-- Dataset content follows --

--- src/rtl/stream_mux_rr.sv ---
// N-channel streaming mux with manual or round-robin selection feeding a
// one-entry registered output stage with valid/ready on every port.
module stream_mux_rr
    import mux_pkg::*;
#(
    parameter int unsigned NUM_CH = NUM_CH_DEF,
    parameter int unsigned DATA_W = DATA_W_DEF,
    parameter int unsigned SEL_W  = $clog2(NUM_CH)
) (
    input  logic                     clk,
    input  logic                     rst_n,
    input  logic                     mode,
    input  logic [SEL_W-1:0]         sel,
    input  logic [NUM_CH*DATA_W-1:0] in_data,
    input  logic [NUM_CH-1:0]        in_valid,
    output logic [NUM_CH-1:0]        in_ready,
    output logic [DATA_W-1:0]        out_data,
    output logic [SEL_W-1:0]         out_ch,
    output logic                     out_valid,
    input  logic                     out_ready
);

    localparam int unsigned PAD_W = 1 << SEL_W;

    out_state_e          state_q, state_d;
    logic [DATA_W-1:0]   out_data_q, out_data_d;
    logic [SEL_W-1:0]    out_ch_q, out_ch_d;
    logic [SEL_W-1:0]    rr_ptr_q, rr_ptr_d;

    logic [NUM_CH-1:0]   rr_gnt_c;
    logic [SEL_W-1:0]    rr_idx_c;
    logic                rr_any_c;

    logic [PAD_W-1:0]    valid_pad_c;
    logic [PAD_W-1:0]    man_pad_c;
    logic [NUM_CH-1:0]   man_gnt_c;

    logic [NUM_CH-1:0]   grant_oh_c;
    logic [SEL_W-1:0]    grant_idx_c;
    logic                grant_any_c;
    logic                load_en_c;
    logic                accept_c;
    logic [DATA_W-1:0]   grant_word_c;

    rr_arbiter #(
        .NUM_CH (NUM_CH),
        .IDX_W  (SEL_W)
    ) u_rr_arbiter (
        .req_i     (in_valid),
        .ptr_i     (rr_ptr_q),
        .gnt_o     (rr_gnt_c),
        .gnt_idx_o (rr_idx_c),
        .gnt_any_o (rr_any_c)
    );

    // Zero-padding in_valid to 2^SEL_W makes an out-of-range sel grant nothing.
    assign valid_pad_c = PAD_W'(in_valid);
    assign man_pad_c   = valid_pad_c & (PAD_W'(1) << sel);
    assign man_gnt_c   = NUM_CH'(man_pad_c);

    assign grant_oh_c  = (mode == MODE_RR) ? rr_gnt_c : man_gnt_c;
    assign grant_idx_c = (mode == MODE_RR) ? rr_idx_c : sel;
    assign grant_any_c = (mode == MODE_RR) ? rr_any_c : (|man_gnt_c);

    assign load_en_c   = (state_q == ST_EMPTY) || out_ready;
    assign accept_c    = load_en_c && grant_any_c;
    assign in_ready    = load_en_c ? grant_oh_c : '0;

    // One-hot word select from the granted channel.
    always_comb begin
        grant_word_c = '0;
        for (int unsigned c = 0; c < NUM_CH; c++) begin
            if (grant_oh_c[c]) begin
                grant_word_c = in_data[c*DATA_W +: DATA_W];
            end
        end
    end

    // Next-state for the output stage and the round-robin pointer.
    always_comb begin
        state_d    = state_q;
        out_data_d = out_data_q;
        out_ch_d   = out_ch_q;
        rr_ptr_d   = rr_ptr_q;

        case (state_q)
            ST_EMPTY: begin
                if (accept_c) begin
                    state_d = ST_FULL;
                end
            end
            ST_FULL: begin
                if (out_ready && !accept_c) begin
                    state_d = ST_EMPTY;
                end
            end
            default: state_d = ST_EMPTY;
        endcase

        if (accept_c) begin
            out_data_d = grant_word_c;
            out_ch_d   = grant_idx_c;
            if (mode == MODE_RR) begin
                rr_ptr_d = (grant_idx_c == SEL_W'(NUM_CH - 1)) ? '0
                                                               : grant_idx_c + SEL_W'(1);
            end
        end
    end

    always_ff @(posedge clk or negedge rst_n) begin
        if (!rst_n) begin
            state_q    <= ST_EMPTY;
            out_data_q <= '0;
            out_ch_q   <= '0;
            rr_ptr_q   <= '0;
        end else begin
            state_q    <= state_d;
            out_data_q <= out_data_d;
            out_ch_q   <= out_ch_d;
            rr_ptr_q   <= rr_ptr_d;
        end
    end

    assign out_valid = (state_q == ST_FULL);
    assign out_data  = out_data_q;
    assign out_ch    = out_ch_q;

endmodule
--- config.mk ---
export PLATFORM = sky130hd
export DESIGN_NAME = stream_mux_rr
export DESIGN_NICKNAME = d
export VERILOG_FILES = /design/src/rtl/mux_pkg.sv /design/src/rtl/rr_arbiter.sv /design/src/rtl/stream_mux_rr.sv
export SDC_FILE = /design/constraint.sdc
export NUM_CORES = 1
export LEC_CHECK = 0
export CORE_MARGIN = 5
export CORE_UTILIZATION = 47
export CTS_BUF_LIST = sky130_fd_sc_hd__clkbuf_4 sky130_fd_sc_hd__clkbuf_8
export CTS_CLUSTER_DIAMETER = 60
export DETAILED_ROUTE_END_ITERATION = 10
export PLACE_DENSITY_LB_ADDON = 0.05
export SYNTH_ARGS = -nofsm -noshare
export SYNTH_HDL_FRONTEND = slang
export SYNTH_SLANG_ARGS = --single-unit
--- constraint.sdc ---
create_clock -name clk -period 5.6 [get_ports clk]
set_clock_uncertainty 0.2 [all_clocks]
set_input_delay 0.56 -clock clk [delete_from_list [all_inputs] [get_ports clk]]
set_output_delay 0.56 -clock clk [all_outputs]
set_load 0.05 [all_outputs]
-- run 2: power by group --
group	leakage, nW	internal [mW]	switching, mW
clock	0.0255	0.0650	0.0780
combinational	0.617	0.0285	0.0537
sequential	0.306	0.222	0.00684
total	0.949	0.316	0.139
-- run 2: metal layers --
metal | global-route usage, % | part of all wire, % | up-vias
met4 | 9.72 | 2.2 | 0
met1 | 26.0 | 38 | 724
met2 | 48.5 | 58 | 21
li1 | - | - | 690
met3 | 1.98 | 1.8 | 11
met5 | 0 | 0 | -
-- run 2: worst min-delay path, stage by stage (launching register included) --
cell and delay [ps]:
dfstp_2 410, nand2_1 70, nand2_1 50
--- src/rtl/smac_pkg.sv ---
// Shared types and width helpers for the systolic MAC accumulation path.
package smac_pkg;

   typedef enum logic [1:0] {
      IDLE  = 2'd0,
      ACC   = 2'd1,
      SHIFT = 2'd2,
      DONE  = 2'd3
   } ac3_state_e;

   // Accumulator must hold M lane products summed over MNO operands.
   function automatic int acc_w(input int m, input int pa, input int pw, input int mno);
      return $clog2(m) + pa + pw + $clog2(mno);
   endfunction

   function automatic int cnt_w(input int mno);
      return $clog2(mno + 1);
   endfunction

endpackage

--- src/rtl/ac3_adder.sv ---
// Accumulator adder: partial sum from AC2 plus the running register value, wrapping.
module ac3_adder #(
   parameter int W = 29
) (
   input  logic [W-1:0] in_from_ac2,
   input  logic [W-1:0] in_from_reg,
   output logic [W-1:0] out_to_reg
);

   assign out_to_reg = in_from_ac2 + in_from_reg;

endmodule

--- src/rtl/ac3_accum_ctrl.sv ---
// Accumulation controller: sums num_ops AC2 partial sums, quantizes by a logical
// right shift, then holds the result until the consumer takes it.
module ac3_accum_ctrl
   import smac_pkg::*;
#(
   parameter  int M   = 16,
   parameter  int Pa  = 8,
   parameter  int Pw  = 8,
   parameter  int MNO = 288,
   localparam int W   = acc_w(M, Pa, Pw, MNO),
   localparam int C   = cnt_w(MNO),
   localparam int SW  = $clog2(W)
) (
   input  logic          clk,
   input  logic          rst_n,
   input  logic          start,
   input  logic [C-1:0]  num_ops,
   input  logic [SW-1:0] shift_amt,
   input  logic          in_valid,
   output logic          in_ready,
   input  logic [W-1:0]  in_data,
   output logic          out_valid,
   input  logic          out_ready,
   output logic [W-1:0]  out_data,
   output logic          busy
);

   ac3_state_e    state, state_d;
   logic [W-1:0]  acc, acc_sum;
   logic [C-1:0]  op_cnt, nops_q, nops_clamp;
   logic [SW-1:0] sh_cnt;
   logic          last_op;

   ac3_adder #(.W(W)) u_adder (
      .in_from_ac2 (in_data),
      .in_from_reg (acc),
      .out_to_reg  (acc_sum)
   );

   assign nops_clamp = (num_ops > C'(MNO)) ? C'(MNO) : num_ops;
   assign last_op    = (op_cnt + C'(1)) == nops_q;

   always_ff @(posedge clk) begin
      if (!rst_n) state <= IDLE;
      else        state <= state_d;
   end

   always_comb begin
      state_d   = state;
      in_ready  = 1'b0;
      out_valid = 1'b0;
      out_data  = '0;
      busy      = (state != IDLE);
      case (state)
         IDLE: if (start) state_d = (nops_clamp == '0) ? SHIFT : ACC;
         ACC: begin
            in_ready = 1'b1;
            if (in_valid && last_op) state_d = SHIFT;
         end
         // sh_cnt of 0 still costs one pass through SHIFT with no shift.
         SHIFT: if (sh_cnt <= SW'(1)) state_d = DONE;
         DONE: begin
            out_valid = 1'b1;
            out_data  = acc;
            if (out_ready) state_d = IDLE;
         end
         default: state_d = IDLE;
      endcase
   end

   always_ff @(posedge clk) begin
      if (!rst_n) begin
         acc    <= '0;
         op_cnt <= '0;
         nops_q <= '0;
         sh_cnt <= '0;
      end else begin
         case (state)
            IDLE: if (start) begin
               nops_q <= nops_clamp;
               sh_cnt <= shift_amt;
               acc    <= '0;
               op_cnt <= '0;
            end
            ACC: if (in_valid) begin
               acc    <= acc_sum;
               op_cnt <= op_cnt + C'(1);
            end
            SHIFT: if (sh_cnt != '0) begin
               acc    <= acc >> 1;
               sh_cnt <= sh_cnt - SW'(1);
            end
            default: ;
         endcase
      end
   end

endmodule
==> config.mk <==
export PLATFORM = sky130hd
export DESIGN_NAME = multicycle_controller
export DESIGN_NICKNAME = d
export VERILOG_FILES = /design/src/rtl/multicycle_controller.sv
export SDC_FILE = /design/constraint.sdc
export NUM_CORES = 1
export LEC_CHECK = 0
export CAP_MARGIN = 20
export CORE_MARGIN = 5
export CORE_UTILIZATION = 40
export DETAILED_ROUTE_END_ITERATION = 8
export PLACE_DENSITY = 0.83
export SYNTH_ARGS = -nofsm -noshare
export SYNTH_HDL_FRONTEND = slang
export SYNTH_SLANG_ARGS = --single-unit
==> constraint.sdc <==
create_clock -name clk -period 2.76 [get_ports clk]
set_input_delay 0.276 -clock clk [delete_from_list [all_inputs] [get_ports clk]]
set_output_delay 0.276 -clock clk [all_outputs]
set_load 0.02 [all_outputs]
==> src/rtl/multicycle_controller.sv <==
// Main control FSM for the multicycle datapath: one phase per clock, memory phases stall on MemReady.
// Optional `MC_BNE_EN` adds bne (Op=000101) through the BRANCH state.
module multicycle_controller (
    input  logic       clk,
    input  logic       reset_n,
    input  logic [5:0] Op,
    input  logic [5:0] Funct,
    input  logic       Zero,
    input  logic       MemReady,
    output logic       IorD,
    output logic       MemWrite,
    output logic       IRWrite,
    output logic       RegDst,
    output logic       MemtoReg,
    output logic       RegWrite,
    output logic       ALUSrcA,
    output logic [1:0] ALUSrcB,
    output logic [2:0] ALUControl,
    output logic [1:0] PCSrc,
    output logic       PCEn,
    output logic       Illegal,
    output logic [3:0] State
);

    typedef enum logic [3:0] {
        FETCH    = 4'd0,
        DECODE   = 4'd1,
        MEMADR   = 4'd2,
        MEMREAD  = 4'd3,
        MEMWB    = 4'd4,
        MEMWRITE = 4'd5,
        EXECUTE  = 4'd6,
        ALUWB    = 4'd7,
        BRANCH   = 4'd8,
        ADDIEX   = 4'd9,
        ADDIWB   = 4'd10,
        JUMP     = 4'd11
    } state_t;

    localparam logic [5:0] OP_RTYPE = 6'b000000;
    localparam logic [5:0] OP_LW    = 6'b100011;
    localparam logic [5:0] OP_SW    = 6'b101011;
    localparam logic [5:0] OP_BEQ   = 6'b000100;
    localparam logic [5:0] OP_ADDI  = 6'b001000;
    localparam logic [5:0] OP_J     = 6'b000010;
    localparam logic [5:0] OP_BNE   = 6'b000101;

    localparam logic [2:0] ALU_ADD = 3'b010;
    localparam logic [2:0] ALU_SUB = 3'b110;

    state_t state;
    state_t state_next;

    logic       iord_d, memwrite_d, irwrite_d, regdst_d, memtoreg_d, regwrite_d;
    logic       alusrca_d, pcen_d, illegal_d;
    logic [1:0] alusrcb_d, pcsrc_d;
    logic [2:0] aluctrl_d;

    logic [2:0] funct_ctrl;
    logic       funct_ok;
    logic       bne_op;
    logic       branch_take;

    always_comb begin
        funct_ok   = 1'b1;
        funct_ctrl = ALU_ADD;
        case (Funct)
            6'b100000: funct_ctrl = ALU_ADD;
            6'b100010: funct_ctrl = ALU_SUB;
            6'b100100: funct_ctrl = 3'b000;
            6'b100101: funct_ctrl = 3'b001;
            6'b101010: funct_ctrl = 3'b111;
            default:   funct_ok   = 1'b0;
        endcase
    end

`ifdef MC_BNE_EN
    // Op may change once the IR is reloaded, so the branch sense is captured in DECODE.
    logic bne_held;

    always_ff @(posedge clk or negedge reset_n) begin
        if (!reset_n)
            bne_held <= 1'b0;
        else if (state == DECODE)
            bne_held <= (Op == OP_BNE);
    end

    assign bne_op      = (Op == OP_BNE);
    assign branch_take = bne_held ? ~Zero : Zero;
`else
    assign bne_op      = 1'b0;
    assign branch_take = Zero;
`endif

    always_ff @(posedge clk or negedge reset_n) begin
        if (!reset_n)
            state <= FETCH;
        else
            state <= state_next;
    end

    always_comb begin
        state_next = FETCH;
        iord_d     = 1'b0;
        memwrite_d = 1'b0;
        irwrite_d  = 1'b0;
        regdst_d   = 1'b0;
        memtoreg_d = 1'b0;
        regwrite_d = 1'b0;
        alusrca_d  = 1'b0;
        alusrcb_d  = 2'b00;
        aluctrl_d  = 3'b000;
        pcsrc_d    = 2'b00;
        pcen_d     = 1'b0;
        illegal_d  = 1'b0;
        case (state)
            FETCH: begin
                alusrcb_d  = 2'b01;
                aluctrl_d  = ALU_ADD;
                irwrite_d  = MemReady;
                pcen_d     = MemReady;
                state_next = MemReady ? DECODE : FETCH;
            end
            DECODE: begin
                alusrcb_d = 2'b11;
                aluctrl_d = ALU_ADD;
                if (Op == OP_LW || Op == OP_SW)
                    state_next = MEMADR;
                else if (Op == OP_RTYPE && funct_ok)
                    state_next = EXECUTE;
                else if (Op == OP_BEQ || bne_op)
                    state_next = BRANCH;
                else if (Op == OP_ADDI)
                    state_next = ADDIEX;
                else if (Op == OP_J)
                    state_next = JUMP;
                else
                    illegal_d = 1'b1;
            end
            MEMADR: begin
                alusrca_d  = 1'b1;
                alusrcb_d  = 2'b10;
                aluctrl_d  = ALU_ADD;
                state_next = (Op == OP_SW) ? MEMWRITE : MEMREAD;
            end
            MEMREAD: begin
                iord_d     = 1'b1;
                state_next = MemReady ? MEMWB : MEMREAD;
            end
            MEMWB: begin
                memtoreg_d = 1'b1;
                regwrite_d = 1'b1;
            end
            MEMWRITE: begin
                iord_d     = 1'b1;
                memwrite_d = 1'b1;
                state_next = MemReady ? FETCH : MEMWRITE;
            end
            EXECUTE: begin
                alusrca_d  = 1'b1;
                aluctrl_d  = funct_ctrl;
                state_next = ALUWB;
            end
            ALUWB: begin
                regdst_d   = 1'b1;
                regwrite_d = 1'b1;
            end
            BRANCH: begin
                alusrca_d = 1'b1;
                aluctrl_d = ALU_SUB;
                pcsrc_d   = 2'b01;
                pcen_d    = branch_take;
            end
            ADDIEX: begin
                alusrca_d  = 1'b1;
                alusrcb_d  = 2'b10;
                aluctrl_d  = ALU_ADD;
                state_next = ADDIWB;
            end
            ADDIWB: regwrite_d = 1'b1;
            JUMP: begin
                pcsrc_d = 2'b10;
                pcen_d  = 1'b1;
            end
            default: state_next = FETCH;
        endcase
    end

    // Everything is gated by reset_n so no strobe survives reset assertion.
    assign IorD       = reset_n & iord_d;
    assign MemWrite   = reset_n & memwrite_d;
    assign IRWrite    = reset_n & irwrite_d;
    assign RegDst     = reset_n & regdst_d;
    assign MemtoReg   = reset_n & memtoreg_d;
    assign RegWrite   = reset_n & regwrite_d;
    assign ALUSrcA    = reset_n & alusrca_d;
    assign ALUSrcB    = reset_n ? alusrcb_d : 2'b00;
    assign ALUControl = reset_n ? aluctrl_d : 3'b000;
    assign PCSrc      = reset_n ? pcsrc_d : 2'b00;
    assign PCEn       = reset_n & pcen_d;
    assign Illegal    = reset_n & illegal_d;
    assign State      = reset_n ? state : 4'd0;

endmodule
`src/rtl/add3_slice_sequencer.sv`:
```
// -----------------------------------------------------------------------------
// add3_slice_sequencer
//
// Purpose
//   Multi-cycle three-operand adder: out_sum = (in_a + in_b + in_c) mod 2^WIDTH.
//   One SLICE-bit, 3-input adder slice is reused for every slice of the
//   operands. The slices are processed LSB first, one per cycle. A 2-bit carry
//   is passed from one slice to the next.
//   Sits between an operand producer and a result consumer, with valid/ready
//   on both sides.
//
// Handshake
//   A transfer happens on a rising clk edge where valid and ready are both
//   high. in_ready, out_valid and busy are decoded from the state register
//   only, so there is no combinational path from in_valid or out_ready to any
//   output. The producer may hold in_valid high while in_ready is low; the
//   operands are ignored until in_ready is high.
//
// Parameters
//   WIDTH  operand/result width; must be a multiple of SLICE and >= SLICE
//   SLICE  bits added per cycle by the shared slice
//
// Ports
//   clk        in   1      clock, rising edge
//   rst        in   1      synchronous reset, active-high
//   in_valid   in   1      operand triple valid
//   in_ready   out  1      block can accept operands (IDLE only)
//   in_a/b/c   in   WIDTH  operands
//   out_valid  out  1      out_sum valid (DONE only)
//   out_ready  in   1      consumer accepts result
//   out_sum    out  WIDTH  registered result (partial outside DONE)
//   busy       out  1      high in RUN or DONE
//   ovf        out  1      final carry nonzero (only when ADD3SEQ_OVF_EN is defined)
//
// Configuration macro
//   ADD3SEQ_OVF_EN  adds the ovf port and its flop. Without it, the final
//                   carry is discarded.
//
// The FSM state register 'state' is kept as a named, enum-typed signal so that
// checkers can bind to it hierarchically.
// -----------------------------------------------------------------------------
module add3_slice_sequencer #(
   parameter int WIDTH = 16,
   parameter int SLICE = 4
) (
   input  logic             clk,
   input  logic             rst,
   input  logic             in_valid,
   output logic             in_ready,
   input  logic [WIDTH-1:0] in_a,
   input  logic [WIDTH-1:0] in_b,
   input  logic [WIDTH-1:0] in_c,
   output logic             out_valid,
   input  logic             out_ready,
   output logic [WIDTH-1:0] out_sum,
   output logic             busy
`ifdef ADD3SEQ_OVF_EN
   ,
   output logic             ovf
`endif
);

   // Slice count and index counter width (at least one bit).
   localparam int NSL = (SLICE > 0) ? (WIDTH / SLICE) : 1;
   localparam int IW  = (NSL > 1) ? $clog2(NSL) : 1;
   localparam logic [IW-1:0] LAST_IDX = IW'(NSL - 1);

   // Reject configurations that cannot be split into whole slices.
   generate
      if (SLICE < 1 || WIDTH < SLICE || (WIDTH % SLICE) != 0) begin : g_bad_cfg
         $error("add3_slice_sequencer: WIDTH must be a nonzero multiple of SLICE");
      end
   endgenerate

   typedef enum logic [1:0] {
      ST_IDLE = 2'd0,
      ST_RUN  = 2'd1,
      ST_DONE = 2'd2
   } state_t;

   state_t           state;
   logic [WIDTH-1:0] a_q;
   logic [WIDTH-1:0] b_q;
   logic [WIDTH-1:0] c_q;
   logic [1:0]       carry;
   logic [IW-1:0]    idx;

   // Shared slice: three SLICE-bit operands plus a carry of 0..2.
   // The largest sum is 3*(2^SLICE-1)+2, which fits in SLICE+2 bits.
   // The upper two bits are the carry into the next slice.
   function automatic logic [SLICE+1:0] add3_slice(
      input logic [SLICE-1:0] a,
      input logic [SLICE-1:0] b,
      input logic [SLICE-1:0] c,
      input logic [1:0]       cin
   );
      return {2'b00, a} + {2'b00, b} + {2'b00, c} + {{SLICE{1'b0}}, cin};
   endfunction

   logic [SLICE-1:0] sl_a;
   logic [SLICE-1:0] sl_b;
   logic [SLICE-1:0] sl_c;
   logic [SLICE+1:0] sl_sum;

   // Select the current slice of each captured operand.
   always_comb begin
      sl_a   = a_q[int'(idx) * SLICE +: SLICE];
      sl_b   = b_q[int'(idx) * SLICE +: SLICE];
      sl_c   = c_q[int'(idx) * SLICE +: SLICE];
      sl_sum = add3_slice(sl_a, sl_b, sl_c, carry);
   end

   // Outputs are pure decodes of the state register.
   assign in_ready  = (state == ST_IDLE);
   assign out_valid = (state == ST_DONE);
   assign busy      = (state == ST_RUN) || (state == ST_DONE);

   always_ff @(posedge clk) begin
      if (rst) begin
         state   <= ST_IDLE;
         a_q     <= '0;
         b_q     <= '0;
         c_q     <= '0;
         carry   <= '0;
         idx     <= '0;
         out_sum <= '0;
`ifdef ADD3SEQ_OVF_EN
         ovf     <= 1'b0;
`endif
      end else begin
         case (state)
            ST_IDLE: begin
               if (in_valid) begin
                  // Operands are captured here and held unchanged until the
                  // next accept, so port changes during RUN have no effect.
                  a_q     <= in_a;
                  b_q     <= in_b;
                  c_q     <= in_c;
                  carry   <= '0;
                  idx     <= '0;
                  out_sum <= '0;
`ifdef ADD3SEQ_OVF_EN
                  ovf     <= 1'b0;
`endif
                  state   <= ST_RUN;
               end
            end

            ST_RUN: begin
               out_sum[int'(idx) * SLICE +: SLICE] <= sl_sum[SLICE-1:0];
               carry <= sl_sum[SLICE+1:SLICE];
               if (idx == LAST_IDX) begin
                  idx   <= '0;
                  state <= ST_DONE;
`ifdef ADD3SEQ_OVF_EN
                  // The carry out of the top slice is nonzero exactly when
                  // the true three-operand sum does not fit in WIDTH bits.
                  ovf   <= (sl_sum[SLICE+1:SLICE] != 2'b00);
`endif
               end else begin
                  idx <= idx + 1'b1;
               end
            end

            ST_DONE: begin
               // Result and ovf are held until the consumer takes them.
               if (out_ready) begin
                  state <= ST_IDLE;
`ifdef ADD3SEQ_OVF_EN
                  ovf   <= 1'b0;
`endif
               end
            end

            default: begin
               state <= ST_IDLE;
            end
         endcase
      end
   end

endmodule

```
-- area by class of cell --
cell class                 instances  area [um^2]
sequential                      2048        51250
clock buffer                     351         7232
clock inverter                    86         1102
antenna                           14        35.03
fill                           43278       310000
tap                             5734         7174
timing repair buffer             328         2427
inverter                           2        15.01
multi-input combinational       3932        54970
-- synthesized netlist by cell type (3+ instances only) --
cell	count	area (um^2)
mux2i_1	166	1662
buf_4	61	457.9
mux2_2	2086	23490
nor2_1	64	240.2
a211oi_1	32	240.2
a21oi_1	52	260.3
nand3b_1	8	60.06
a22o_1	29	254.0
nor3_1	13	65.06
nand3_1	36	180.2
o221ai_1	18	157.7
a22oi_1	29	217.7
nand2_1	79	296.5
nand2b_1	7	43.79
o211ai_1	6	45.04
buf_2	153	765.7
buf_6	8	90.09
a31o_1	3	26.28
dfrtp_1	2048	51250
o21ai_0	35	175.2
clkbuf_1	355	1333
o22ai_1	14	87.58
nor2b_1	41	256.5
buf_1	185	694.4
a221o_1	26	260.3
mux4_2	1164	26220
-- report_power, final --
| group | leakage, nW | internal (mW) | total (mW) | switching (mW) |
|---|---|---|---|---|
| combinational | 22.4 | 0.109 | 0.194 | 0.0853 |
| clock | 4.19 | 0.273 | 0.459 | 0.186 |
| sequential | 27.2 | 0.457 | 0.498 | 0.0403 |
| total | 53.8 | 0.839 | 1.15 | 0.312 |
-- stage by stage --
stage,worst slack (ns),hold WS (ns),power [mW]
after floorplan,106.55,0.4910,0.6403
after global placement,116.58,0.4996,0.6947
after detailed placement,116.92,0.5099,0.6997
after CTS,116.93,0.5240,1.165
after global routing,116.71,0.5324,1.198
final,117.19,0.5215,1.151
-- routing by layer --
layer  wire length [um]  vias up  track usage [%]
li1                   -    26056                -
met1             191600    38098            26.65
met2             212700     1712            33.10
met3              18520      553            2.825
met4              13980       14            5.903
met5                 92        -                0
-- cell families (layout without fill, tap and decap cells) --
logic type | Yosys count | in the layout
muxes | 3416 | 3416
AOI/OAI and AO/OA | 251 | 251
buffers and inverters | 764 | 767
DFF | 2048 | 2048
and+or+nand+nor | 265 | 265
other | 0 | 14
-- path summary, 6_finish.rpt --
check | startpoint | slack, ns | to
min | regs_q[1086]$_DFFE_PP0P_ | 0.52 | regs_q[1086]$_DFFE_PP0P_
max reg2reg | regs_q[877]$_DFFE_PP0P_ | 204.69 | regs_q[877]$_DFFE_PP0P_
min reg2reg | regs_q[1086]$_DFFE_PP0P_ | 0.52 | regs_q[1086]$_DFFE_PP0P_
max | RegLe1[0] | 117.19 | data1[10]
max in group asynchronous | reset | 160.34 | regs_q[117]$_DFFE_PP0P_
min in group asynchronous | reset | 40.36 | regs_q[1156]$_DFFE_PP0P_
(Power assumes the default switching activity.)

-- Dataset content concluded --

(Work instructions):
Show the lines where the word "global" appears in the entries.

(Solved problem):
metal | global-route usage, % | part of all wire, % | up-vias
after global placement,116.58,0.4996,0.6947
after global routing,116.71,0.5324,1.198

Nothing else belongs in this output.